Ich kriege die Krise, wenn man von mir beispielsweise erwartet, dass ich Monate nach der Ausstrahlung einer Sendung noch die Beziehungskisten, Macken und Probleme kompletter Tatort-Belegschaften abrufen kann – und ihre alten Fälle noch dazu. Das überfordert mich und ist ein Grund dafür, dass ich diese Reihe kaum noch verfolge. Meine Aufmerksamkeitsspanne ist dafür einfach nicht lang und das Interesse nicht groß genug. 

Erzfeinde und offene Enden

Ich bin auch nicht begeistert, wenn in eine Serie mit normalerweise abgeschlossenen Episoden ein Erzfeind und unbezwingbarer Super-Bösewicht eingeführt wird. Ich denke dann immer: „Ach nee, die schon wieder! Fällt denen nix Neues ein?“ Wenn ich diese Nasen sehe, dann weiß ich doch schon, dass das wieder eine Folge mit einem offenen Ende wird, weil der Held den Aliens, dem verrückten Professor oder der abgefeimten Betrügerin erwiesenermaßen nicht gewachsen ist. 

Ich hab’s auch schon mit „binge watching“ probiert – habe mir also einige Serienfolgen am Stück reingezogen um am Ball zu bleiben und keine Details zu vergessen. Das klappt nur so mittelgut. Dazu habe ich nicht die Geduld. Ich renne dann mittendrin davon, mache nebenher was anderes und/oder schweife gedanklich ab.

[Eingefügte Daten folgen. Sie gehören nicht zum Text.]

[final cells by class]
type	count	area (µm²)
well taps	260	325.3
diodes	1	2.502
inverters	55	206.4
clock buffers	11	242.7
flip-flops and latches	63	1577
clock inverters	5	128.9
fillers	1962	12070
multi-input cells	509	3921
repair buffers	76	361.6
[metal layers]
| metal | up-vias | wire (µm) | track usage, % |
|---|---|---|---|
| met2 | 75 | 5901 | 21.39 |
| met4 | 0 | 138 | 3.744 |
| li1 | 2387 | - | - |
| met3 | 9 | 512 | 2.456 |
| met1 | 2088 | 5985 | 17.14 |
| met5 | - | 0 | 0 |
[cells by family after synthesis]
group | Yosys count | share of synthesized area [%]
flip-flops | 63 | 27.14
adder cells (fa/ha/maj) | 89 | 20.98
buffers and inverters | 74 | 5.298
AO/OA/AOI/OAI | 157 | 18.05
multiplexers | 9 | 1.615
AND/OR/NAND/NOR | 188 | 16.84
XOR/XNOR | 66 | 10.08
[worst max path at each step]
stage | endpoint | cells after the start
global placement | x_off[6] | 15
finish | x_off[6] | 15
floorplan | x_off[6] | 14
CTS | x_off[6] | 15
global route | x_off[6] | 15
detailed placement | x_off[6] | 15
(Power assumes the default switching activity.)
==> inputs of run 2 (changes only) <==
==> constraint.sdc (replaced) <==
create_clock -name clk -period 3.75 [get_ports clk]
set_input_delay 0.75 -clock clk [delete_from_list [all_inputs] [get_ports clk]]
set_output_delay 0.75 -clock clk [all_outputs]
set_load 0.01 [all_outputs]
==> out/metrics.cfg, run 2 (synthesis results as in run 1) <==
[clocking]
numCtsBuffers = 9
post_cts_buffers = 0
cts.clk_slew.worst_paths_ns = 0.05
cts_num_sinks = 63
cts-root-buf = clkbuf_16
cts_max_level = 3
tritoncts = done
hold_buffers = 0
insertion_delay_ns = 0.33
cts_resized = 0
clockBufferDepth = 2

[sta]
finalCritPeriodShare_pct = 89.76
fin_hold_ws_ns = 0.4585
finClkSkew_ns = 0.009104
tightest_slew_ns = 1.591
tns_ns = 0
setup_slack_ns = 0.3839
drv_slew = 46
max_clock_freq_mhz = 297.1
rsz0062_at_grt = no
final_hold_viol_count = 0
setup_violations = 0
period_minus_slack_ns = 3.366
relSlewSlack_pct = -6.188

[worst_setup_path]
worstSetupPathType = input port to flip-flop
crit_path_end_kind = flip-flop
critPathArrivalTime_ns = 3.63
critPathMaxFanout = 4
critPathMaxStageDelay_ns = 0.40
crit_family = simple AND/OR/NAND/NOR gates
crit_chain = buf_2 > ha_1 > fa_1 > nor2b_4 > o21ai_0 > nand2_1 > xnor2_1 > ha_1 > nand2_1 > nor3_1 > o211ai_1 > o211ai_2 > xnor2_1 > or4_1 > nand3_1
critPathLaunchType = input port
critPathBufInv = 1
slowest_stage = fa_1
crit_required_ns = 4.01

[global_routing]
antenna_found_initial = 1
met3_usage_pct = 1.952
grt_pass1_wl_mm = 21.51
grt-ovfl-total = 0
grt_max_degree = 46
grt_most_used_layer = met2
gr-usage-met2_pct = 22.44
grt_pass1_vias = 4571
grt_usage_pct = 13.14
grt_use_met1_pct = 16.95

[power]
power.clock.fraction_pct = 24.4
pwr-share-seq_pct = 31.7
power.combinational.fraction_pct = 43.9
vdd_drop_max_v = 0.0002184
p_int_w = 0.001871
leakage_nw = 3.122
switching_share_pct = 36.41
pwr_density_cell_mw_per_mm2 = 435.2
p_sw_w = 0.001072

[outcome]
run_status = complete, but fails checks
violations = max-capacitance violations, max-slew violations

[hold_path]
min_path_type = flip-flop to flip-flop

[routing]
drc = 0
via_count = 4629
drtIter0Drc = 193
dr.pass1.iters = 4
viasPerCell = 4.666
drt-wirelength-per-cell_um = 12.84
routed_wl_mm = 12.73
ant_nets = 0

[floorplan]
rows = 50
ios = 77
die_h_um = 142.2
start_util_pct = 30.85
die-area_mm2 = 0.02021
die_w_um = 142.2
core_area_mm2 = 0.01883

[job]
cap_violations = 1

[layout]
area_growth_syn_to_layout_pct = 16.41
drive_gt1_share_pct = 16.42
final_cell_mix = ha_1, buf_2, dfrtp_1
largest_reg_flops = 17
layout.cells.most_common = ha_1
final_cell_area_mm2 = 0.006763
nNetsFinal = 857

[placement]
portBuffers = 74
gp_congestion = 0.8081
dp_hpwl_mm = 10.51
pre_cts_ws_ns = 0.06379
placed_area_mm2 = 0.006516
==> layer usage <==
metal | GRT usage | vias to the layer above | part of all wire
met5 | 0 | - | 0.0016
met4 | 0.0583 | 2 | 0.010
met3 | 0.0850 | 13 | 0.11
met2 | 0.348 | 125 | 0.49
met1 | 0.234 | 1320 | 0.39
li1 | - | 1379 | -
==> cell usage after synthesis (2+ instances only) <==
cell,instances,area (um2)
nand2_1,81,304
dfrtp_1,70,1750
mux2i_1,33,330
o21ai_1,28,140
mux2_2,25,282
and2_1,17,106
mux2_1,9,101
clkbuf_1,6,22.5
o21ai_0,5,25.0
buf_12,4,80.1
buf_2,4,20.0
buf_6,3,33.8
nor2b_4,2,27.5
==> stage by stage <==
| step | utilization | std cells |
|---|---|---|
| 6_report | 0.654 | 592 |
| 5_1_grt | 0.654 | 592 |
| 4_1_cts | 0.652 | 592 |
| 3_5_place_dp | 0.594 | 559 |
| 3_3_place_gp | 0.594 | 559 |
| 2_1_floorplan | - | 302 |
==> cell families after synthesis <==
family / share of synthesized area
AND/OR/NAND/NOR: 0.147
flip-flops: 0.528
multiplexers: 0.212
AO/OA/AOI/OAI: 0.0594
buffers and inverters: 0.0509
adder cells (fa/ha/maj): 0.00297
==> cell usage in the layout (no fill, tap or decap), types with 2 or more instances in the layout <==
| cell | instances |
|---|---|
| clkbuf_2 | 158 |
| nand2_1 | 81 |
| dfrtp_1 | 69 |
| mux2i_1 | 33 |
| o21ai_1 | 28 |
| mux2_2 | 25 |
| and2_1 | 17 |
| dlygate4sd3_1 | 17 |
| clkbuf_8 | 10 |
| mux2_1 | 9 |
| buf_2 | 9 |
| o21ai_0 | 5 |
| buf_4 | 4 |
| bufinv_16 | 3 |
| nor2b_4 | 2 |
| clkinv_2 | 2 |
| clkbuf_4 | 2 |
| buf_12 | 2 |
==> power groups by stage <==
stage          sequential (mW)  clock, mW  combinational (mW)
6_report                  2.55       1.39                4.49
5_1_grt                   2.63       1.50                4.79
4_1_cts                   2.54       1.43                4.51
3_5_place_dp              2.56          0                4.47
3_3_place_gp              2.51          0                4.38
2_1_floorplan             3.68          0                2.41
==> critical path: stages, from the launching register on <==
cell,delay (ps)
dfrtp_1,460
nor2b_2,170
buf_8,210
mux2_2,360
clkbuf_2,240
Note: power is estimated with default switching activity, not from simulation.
File: src/rtl/rv_decode_stage_if.sv
// D-stage inputs, W-stage write port and ID/EX outputs of the decode stage.
// master drives D/W and consumes E; slave is the decode stage itself.
interface rv_decode_stage_if #(
  parameter int unsigned XLEN = 32
);
  logic            validD;
  logic            stallD;
  logic            flushE;
  logic            regwriteW;
  logic [4:0]      rdW;
  logic [XLEN-1:0] resultW;
  logic [31:0]     instrD;
  logic [XLEN-1:0] pcD;
  logic [XLEN-1:0] pc4D;

  logic            validE;
  logic            illegalE;
  logic            regwriteE;
  logic            memrwE;
  logic            brunE;
  logic            branchE;
  logic            jumpE;
  logic            aselE;
  logic            bselE;
  logic [1:0]      wbselE;
  logic [3:0]      ALUselE;
  logic [2:0]      funct3E;
  logic [4:0]      rdE;
  logic [4:0]      rs1E;
  logic [4:0]      rs2E;
  logic [XLEN-1:0] rd1E;
  logic [XLEN-1:0] rd2E;
  logic [XLEN-1:0] imm_exE;
  logic [XLEN-1:0] pcE;
  logic [XLEN-1:0] pc4E;

  modport master (
    output validD, stallD, flushE, regwriteW, rdW, resultW, instrD, pcD, pc4D,
    input  validE, illegalE, regwriteE, memrwE, brunE, branchE, jumpE, aselE, bselE,
           wbselE, ALUselE, funct3E, rdE, rs1E, rs2E, rd1E, rd2E, imm_exE, pcE, pc4E
  );

  modport slave (
    input  validD, stallD, flushE, regwriteW, rdW, resultW, instrD, pcD, pc4D,
    output validE, illegalE, regwriteE, memrwE, brunE, branchE, jumpE, aselE, bselE,
           wbselE, ALUselE, funct3E, rdE, rs1E, rs2E, rd1E, rd2E, imm_exE, pcE, pc4E
  );
endinterface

Ich gönne allen TV-Serienfans von Herzen ihr Vergnügen – ich kann’s nur nicht teilen, weil ich dafür nicht geschaffen bin.

Nur bei Büchern gilt das nicht

Das ganze gilt seltsamerweise nicht für Buchserien. Da fräse ich mich mit Hingabe durch mehrbändige Familiensagas, bei denen im Jahresabstand ein Buch erscheint, mache mir notfalls Notizen und skizziere Stammbäume. Und das tu ich gern. 

Vielleicht macht es einen Unterschied, dass ich hier selbst das Tempo bestimmen kann, dass ich die Namen in schriftlicher Form vorliegen habe und nicht auf Gesichter angewiesen bin, die ich im Zweifelsfall nicht auseinanderhalten kann. Und: Beim Lesen bin ich konzentriert, während Fernsehen für mich mehr so ein Nebenbei-Medium ist.